According to the Spring Boot documentation (see notes in the table with relaxed binding) kebab case is recommended for use in .properties and .yml files.

Upvotes: 10

Sandeep Nalla
Sandeep Nalla

Reputation: 173

There is no standard convention for naming properties in property file.

Ref: https://en.wikipedia.org/wiki/.properties

As you are Java user, you can use camelCase.

For the given example, the name can be bankAccountNumber.

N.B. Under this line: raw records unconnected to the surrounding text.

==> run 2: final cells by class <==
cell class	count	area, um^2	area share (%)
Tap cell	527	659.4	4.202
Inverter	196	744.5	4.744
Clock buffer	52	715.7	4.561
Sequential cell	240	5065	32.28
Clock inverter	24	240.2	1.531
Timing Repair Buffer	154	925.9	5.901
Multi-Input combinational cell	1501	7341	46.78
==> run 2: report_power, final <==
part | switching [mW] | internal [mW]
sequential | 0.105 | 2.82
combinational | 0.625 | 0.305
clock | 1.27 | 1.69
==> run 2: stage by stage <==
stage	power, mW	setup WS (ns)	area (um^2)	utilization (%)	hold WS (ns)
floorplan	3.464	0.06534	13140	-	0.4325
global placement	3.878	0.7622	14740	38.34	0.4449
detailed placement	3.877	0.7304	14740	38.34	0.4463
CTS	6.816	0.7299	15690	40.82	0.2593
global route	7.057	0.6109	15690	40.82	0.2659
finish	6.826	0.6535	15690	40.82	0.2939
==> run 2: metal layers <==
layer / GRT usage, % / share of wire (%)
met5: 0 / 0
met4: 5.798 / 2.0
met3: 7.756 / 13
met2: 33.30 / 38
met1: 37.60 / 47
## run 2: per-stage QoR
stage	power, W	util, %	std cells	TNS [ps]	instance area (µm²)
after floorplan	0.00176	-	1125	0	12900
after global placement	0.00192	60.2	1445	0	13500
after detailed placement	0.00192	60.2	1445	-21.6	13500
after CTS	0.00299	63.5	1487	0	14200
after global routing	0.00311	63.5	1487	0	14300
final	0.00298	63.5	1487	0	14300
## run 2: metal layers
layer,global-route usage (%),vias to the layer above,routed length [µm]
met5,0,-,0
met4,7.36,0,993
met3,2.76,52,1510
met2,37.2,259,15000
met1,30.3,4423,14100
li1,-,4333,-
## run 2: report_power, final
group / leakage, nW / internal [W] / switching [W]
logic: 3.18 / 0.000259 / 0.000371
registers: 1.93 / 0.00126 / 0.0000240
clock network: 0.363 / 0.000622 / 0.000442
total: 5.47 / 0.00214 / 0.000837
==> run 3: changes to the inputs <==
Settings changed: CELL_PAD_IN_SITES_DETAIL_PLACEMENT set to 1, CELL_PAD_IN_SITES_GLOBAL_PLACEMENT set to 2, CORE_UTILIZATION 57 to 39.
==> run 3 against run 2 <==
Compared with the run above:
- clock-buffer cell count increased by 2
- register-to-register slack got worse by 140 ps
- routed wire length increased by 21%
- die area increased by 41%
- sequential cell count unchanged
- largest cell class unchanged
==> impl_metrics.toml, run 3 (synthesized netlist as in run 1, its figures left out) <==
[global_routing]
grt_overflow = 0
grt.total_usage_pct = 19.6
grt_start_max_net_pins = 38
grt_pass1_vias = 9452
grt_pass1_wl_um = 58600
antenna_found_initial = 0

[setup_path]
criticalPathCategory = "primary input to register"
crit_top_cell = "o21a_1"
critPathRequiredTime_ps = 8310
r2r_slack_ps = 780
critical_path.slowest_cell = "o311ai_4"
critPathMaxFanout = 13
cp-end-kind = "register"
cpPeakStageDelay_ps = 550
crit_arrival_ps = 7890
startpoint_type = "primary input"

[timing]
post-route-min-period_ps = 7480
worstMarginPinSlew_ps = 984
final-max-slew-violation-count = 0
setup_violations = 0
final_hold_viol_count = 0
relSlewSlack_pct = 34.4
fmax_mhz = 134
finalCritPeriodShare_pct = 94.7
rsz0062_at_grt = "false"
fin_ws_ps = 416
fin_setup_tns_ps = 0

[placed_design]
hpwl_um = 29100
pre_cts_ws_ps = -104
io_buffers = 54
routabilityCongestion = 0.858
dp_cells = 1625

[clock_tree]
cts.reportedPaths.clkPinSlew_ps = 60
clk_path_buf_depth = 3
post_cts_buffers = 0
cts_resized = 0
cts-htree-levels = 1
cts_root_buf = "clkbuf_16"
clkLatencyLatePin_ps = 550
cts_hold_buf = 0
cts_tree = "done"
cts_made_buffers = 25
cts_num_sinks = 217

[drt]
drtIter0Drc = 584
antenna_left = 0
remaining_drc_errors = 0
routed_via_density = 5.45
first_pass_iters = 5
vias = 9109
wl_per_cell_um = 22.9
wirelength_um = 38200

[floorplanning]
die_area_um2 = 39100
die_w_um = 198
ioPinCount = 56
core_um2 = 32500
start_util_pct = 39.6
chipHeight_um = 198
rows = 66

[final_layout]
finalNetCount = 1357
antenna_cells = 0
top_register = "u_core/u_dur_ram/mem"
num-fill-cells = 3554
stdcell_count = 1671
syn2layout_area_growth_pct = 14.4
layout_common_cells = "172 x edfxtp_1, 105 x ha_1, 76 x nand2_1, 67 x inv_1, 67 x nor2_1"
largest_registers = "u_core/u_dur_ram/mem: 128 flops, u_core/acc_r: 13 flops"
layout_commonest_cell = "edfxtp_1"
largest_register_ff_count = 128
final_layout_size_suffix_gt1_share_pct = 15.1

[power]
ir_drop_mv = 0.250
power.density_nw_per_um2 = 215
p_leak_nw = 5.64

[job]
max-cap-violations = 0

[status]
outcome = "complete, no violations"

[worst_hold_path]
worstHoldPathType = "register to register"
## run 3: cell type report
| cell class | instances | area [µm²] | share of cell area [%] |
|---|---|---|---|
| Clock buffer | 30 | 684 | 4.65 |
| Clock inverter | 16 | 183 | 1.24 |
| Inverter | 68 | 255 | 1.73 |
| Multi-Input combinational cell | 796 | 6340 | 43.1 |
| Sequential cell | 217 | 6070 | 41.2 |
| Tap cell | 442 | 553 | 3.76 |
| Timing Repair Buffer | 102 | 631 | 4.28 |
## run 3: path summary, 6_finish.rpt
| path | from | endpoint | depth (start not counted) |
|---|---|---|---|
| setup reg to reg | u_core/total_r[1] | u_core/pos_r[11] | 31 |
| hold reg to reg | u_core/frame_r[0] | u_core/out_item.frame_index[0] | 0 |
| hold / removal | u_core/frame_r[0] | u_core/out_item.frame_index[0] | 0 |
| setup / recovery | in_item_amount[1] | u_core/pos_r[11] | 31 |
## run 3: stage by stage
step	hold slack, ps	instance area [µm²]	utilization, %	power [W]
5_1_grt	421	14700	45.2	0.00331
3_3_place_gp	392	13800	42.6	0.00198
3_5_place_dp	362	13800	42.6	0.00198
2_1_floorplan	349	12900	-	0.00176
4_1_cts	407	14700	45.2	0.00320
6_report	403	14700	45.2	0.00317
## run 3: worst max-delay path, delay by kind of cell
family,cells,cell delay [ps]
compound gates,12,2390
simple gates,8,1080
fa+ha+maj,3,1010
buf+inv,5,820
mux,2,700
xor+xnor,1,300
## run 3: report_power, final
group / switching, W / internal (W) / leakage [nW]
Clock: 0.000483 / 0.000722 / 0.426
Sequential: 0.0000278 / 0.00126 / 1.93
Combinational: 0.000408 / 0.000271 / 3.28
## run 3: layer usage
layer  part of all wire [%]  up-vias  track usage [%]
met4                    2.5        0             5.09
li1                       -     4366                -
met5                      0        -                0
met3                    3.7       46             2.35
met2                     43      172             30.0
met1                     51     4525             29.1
## config.mk

```make
export PLATFORM = sky130hd
export DESIGN_NAME = esc_temp
export DESIGN_NICKNAME = d
export VERILOG_FILES = /design/src/esc_pkg.sv /design/src/esc_temp.sv
export SDC_FILE = /design/constraint.sdc
export NUM_CORES = 2
export LEC_CHECK = 0
export BUFFER_PORTS_ARGS = -buffer_cell sky130_fd_sc_hd__buf_2
export CORE_ASPECT_RATIO = 1.1
export CORE_MARGIN = 5
export CORE_UTILIZATION = 55
export DETAILED_ROUTE_END_ITERATION = 6
export PLACE_DENSITY = 0.8
export SYNTH_ARGS = -nofsm -noshare
export SYNTH_HDL_FRONTEND = slang
export SYNTH_SLANG_ARGS = --single-unit
```

## constraint.sdc

```tcl
create_clock -name clk -period 13.4 [get_ports clk]
set_clock_uncertainty 0.15 [all_clocks]
set_input_delay 2.68 -clock clk [delete_from_list [all_inputs] [get_ports clk]]
set_output_delay 2.68 -clock clk [all_outputs]
set_load 0.005 [all_outputs]
```

## src/esc_pkg.sv

```systemverilog
// shared types and constants of the environmental sensor compensation block
`default_nettype none

package esc_pkg;

    localparam int TFINE_LAT = 4;
    localparam int TEMP_LAT  = 5;
    localparam int HUM_LAT   = 8;
    localparam int DIV_BITS  = 41;
    localparam int DD_W      = 38;
    localparam int PRESS_LAT = 6 + DIV_BITS + 4;
    localparam int TOTAL_LAT = TFINE_LAT + PRESS_LAT;
    localparam int TEMP_DLY  = TOTAL_LAT - TEMP_LAT;
    localparam int HUM_DLY   = PRESS_LAT - HUM_LAT;
    localparam int CFG_W     = 64;
    localparam int CFG_IDX_W = 3;

    typedef enum logic [CFG_IDX_W-1:0] {
        CFG_TEMP_TRIM    = 3'd0,
        CFG_PRESS_TRIM_A = 3'd1,
        CFG_PRESS_TRIM_B = 3'd2,
        CFG_MIXED_TRIM   = 3'd3,
        CFG_HUM_TRIM     = 3'd4
    } cfg_reg_t;

    typedef struct packed {
        logic [19:0] raw_temp;
        logic [19:0] raw_press;
        logic [15:0] raw_hum;
    } in_t;

    typedef struct packed {
        logic signed [31:0] temp_centi;
        logic [31:0]        press_q24_8;
        logic [16:0]        hum_q22_10;
        logic               press_div_zero;
    } out_t;

    typedef struct packed {
        logic [15:0]        t1;
        logic signed [15:0] t2;
        logic signed [15:0] t3;
        logic [15:0]        p1;
        logic signed [15:0] p2;
        logic signed [15:0] p3;
        logic signed [15:0] p4;
        logic signed [15:0] p5;
        logic signed [15:0] p6;
        logic signed [15:0] p7;
        logic signed [15:0] p8;
        logic signed [15:0] p9;
        logic [7:0]         h1;
        logic signed [15:0] h2;
        logic [7:0]         h3;
        logic signed [15:0] h4;
        logic signed [15:0] h5;
        logic signed [7:0]  h6;
    } trim_t;

    typedef struct packed {
        logic [DD_W-1:0]     rem;
        logic [DIV_BITS-1:0] nlo;
        logic [DIV_BITS-1:0] quo;
        logic [DD_W-1:0]     dd;
        logic                ovf;
        logic                neg;
        logic                dz;
    } div_t;

endpackage

`default_nettype wire

```

## src/esc_temp.sv

```systemverilog
// temperature pipeline: fine temperature and hundredths of a degree
`default_nettype none

module esc_temp import esc_pkg::*; (
    input  wire                clk,
    input  wire  [19:0]        raw_temp,
    input  wire  trim_t        trim,
    output logic signed [23:0] tfine,
    output logic signed [31:0] temp_centi
);

    logic signed [18:0] a_reg;
    logic signed [17:0] d_reg;
    logic signed [34:0] m1_reg;
    logic signed [33:0] sq_reg;
    logic signed [23:0] tv1_reg;
    logic signed [36:0] m2_reg;
    logic signed [23:0] tfine_reg;
    logic signed [31:0] temp_reg;
    logic signed [26:0] t5;

    assign t5 = (27'(tfine_reg) <<< 2) + 27'(tfine_reg) + 27'sd128;

    always_ff @(posedge clk)
    begin
        a_reg     <= $signed({2'b0, raw_temp[19:3]}) - $signed({2'b0, trim.t1, 1'b0});
        d_reg     <= $signed({2'b0, raw_temp[19:4]}) - $signed({2'b0, trim.t1});
        m1_reg    <= 35'(a_reg) * 35'(trim.t2);
        sq_reg    <= 34'(d_reg) * 34'(d_reg);
        tv1_reg   <= 24'(m1_reg >>> 11);
        m2_reg    <= 37'(sq_reg >>> 12) * 37'(trim.t3);
        tfine_reg <= tv1_reg + 24'(m2_reg >>> 14);
        temp_reg  <= 32'(t5 >>> 8);
    end

    assign tfine      = tfine_reg;
    assign temp_centi = temp_reg;

endmodule

`default_nettype wire

```

==> flow_results.org <==
** Outcome
- The flow ran to the end, and the final reports show no timing, DRC or antenna violations.

** Routing
- Wirelength, routed :: 83800 um
- After the first detailed-routing iteration, the DRC count stood at 1244.
- In the final routed layout, each cell accounts on average for 16.8 um.
- Across all layers, the routed design uses 26.3k vias.
- Post-detailed-route DRC marker count :: 0
- The detail route stage leaves a number of antenna-violating nets equal to 0.
- Length of the first detailed-routing pass in iterations :: 6
- Vias per cell :: 5.27

** Critical path
- Crit end category :: register
- Largest fanout on the critical path :: 22
- The worst register-to-register path ends at m2_reg[32].
- CP max stage cell :: sky130_fd_sc_hd__o311ai_0
- Source of the worst register-to-register timing path :: sq_reg[22]
- Worst EP arrival :: 9.51 ns
- STA classifies the critical path startpoint as an input pin.
- Among cell families on the critical path, the largest total delay comes from adder cells.
- Count of cells along the worst register-to-register path :: 20
- For flop-to-flop paths, the worst setup slack is 5.93 ns.
- Most used cell along the critical path :: sky130_fd_sc_hd__fa_1
- The signal on the critical path passes through buf_2, nand2_1, fa_1, inv_1, fa_1, fa_1, inv_1, fa_1, inv_1, fa_1, fa_1, ha_1, a21oi_1, o21ai_0, o2bb2ai_1, o21ai_0, a21oi_1, o311ai_0, a31oi_1, a211oi_1, xnor2_1.
- Critical path buffer and inverter count :: 4
- Critical path data required time :: 13.63 ns
- In this design, the stage delay of the slowest critical-path cell is 0.66 ns.
- Tracing the worst setup path back leads to its startpoint at trim[220].
- Crit path kind :: input pin to register

** Clock network
- The longest clock path from root to sink contains 2 buffers.
- In this run, post-CTS repair resized a total of 0 instances.
- Clk pin slew, worst setup/hold paths :: 0.09 ns
- Number of post-CTS setup repair buffers :: 0
- Clock root buffer :: sky130_fd_sc_hd__clkbuf_16
- H-tree Lvls :: 4
- TritonCTS clock tree :: built
- Clock latency on the worst-skew pair :: 0.49 ns
- # hold bufs at CTS :: 0
- CTS sink count :: 152
- Buffers inserted during clock tree synthesis total 17.

** Flow run
- Across the run, the number of max-cap violations was 0.

** Synth
- The share of the Yosys chip area taken by registers is 0.0806.
- Number of flops mapped to enable cells by yosys :: 0
- Most frequent cells after synthesis :: sky130_fd_sc_hd__inv_1, sky130_fd_sc_hd__fa_1, sky130_fd_sc_hd__nand2_1, sky130_fd_sc_hd__ha_1, sky130_fd_sc_hd__and2_1
- sky130_fd_sc_hd__fa_1 takes more of the synthesized area than any other cell.
- Total of flip-flops plus latches after synthesis :: 152
- Synth top area cells :: sky130_fd_sc_hd__fa_1, sky130_fd_sc_hd__ha_1, sky130_fd_sc_hd__inv_1, sky130_fd_sc_hd__dfxtp_1, sky130_fd_sc_hd__nand2_1
- Post-Synthesis Cells :: 4040
- Avg Inst Size Synth :: 9.35 um2
- Post-synth net total :: 5565
- Most numerous cell in the Yosys netlist :: sky130_fd_sc_hd__inv_1
- Yosys warnings :: 0
- Share of synthesized registers carrying an async set or reset :: 0
- The share of synthesized area in the top cell type comes to 0.478.
- Among all flip-flop cells after synthesis, the most frequent one is sky130_fd_sc_hd__dfxtp_1.
- Unique masters post-synth :: 60
- Netlist area before placement :: 37800 um2

** Layout
- Non-filler instance count after layout :: 4982
- The register with the most flip-flops in the layout has 24 of them.
- Fill cells in the final layout number 5687.
- In the final layout, flip-flops and latches occupy 3050 um2.
- Relative to the synthesized area, the layout overhead comes to 5.02%.
- In the final layout, the share of cells above drive strength 1 is 0.0448.
- Multi-input logic area :: 30000 um2
- After the last flow step, the layout net total stands at 5574.

** Min path
- Hold Path Class :: register to register
- The path with the worst hold slack has its endpoint at tv1_reg[5].
- Hold path cells :: 0
- In this run the most critical hold path is launched from m1_reg[16].

** GRT
- Via count of the first global-routing pass :: 29.3k
- First-pass GRT wire length :: 141000 um
- Maximum number of pins on one net before global-route repair :: 36
- Overall fraction of global-route tracks in use :: 0.236
- GR Overflow Total :: 0
- Initial antenna violation count :: 4

** Timing
- In the finished design, the share of the clock period the worst path needs comes to 0.693.
- Hold Fails Final Rpt :: 0
- Summed over all failing endpoints, the final setup total negative slack is 0 ns.
- Derived from the worst setup path, the maximum achievable clock frequency is 108 MHz.
- Final WS setup :: 4.11 ns
- Measured against its own limit, the worst slew margin works out to 0.409.
- At the pin with the least slew margin, the transition time is 0.887 ns.
- The smallest clock period supported by the final layout is computed as 9.29 ns.
- Setup repair after global routing left no endpoint under its margin.
- The count of pins over their slew limit is 0.
- Final-report setup violation count :: 0

** Placed design
- Port-buffer cells :: 121
- Worst slack at placement :: 3.93 ns
- Detailed placement finished with a half-perimeter wire length of 68500 um.
- The number of placed instances, taps included, is 4948.
- Last weighted congestion value of the routability-driven placer :: 0.897

** Die
- Area of the die :: 74000 um2
- The initial utilization of the core area, before any placement, comes to 0.556.
- Top-level port count :: 341
- Die Span Y :: 285 um
- The die is 260 um wide.
- Site row count :: 100
- The total area inside the core boundary comes to 67900 um2.
per-layer routing:
metal	share of wire	vias up	GRT usage
met4	0.040	4	0.0889
met2	0.52	851	0.419
met1	0.37	13400	0.286
met3	0.066	211	0.0461
li1	-	11800	-
met5	0.00041	-	0
worst register-to-register path, delay by kind of cell, from the launching register on:
family | cells | cell delay [ns]
xor gates and xnor gates | 1 | 0.20
DFF | 1 | 0.82
and+or+nand+nor | 1 | 0.19
buffers and inverters | 3 | 0.16
adders and majority gates | 7 | 3.35
AOI/OAI and AO/OA | 8 | 2.51
per-stage QoR:
stage | hold slack, ns | utilization | cell area (um2)
after floorplan | 0.160 | - | 37800
after global placement | 0.161 | 0.575 | 39100
after detailed placement | 0.163 | 0.575 | 39100
after CTS | 0.166 | 0.584 | 39700
after global routing | 0.174 | 0.584 | 39700
final | 0.160 | 0.584 | 39700
final cells by class:
cell class,instances,share of cell area
inverter,1095,0.104
antenna,2,0.000126
tap,918,0.0290
sequential,152,0.0768
clock inverter,15,0.00476
timing repair buffer,139,0.0187
clock buffer,17,0.0107
multi-input combinational,2644,0.756
layout by cell type, fill, tap and decap left out, types with 11 or more instances in the layout:
cell type                   instances
sky130_fd_sc_hd__inv_1           1095
sky130_fd_sc_hd__fa_1             902
sky130_fd_sc_hd__nand2_1          486
sky130_fd_sc_hd__ha_1             338
sky130_fd_sc_hd__and2_1           287
sky130_fd_sc_hd__dfxtp_1          150
sky130_fd_sc_hd__buf_2            121
sky130_fd_sc_hd__nor2_1           113
sky130_fd_sc_hd__xnor2_1          104
sky130_fd_sc_hd__a21oi_1           56
sky130_fd_sc_hd__a21o_1            39
sky130_fd_sc_hd__o21ai_0           37
sky130_fd_sc_hd__xor2_1            37
sky130_fd_sc_hd__nand3_1           26
sky130_fd_sc_hd__nor3_1            24
sky130_fd_sc_hd__nand2b_1          23
sky130_fd_sc_hd__buf_4             18
sky130_fd_sc_hd__a31oi_1           17
sky130_fd_sc_hd__clkbuf_16         17
sky130_fd_sc_hd__o21a_1            14
sky130_fd_sc_hd__and3_1            14
sky130_fd_sc_hd__nor2b_1           13
sky130_fd_sc_hd__o21bai_1          11
cells by family after synthesis:
logic type,share of synthesized area
buffers and inverters,0.125
AND/OR/NAND/NOR,0.128
XOR/XNOR,0.0327
AO/OA/AOI/OAI,0.0433
flip-flops,0.0806
adder cells (fa/ha/maj),0.590
worst max-delay path by stage:
stage                       endpoint  slack, ns  cells past startpoint
after floorplan           m2_reg[29]       4.63                     21
after global placement    m2_reg[32]       4.02                     21
after detailed placement  m2_reg[32]       3.93                     21
after CTS                 m2_reg[32]       4.32                     21
after global routing      m2_reg[32]       3.92                     21
final                     m2_reg[32]       4.11                     21
Power is left out: the tool's default activity adds up to more than one toggle a clock period on the data nets, which glitch-free logic cannot reach.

In case, if the requirement is to follow the hierarchy structure, dots can be used as below.

  • bank
  • bank.account.name
  • bank.account.number
  • bank.department.name

Upvotes: 0

subodh
subodh

Reputation: 6158

As per my understanding, there is no any standard rule written for .properties file in java. but if you see the .properties files inside the lib folder of Java\jre most of them have lower cased .properties file names. And the properties themselves are also lower cased. such as:

psfontj2d.properties

key values

courier_new=courier
courier_new_bold=courier_bold

Upvotes: 15

Ganesa Vijayakumar
Ganesa Vijayakumar

Reputation: 2602

Actually Resource Bundle accepts only fully qualified base name of the bundle, with no file extension. In this case it will try to load the bundle of files like this

messages/EN/properties.properties

I am sure you intend something different than the conventional internationalization, but convention would have been "messages_en.properties" (en when language, EN when country)

Upvotes: 0

Juvanis
Juvanis

Reputation: 25950

I guess there is no such common conventions for property files. However, using lowercase letters in an eligible/easy-to-understand format (e.g. bank.account.number) sounds good, and using the property files with their original extensions (.properties) is also recommended.

Upvotes: 1

rekiem87
rekiem87

Reputation: 1573

In JSF you can see in ValidationMessages.properties something

javax.validation.constraints.Pattern.message

or in JsfMessages.properties

javax.faces.component.UISelectOne.INVALID

So you can use wherever you like, i like just lowercase, package formatted

Upvotes: 2

Brian Agnew
Brian Agnew

Reputation: 272297

There's no particular standard for naming properties, but convention appears to be of the form

a.b.c.d = x

in lowercase. I would expect some sort of informal hierarchy e.g.

bank.
bank.account.
bank.account.name.
bank.account.pin.

etc.

If it's a property which directly affects a particular class I may name it after that class (or at least use the package name). However that is also an example of implementation leak, and I'd think seriously before doing that.

Upvotes: 5

Subhrajyoti Majumder
Subhrajyoti Majumder

Reputation: 41200

Naming convention is recommended as lowercase in property file. bank.account.number this is more appreciable.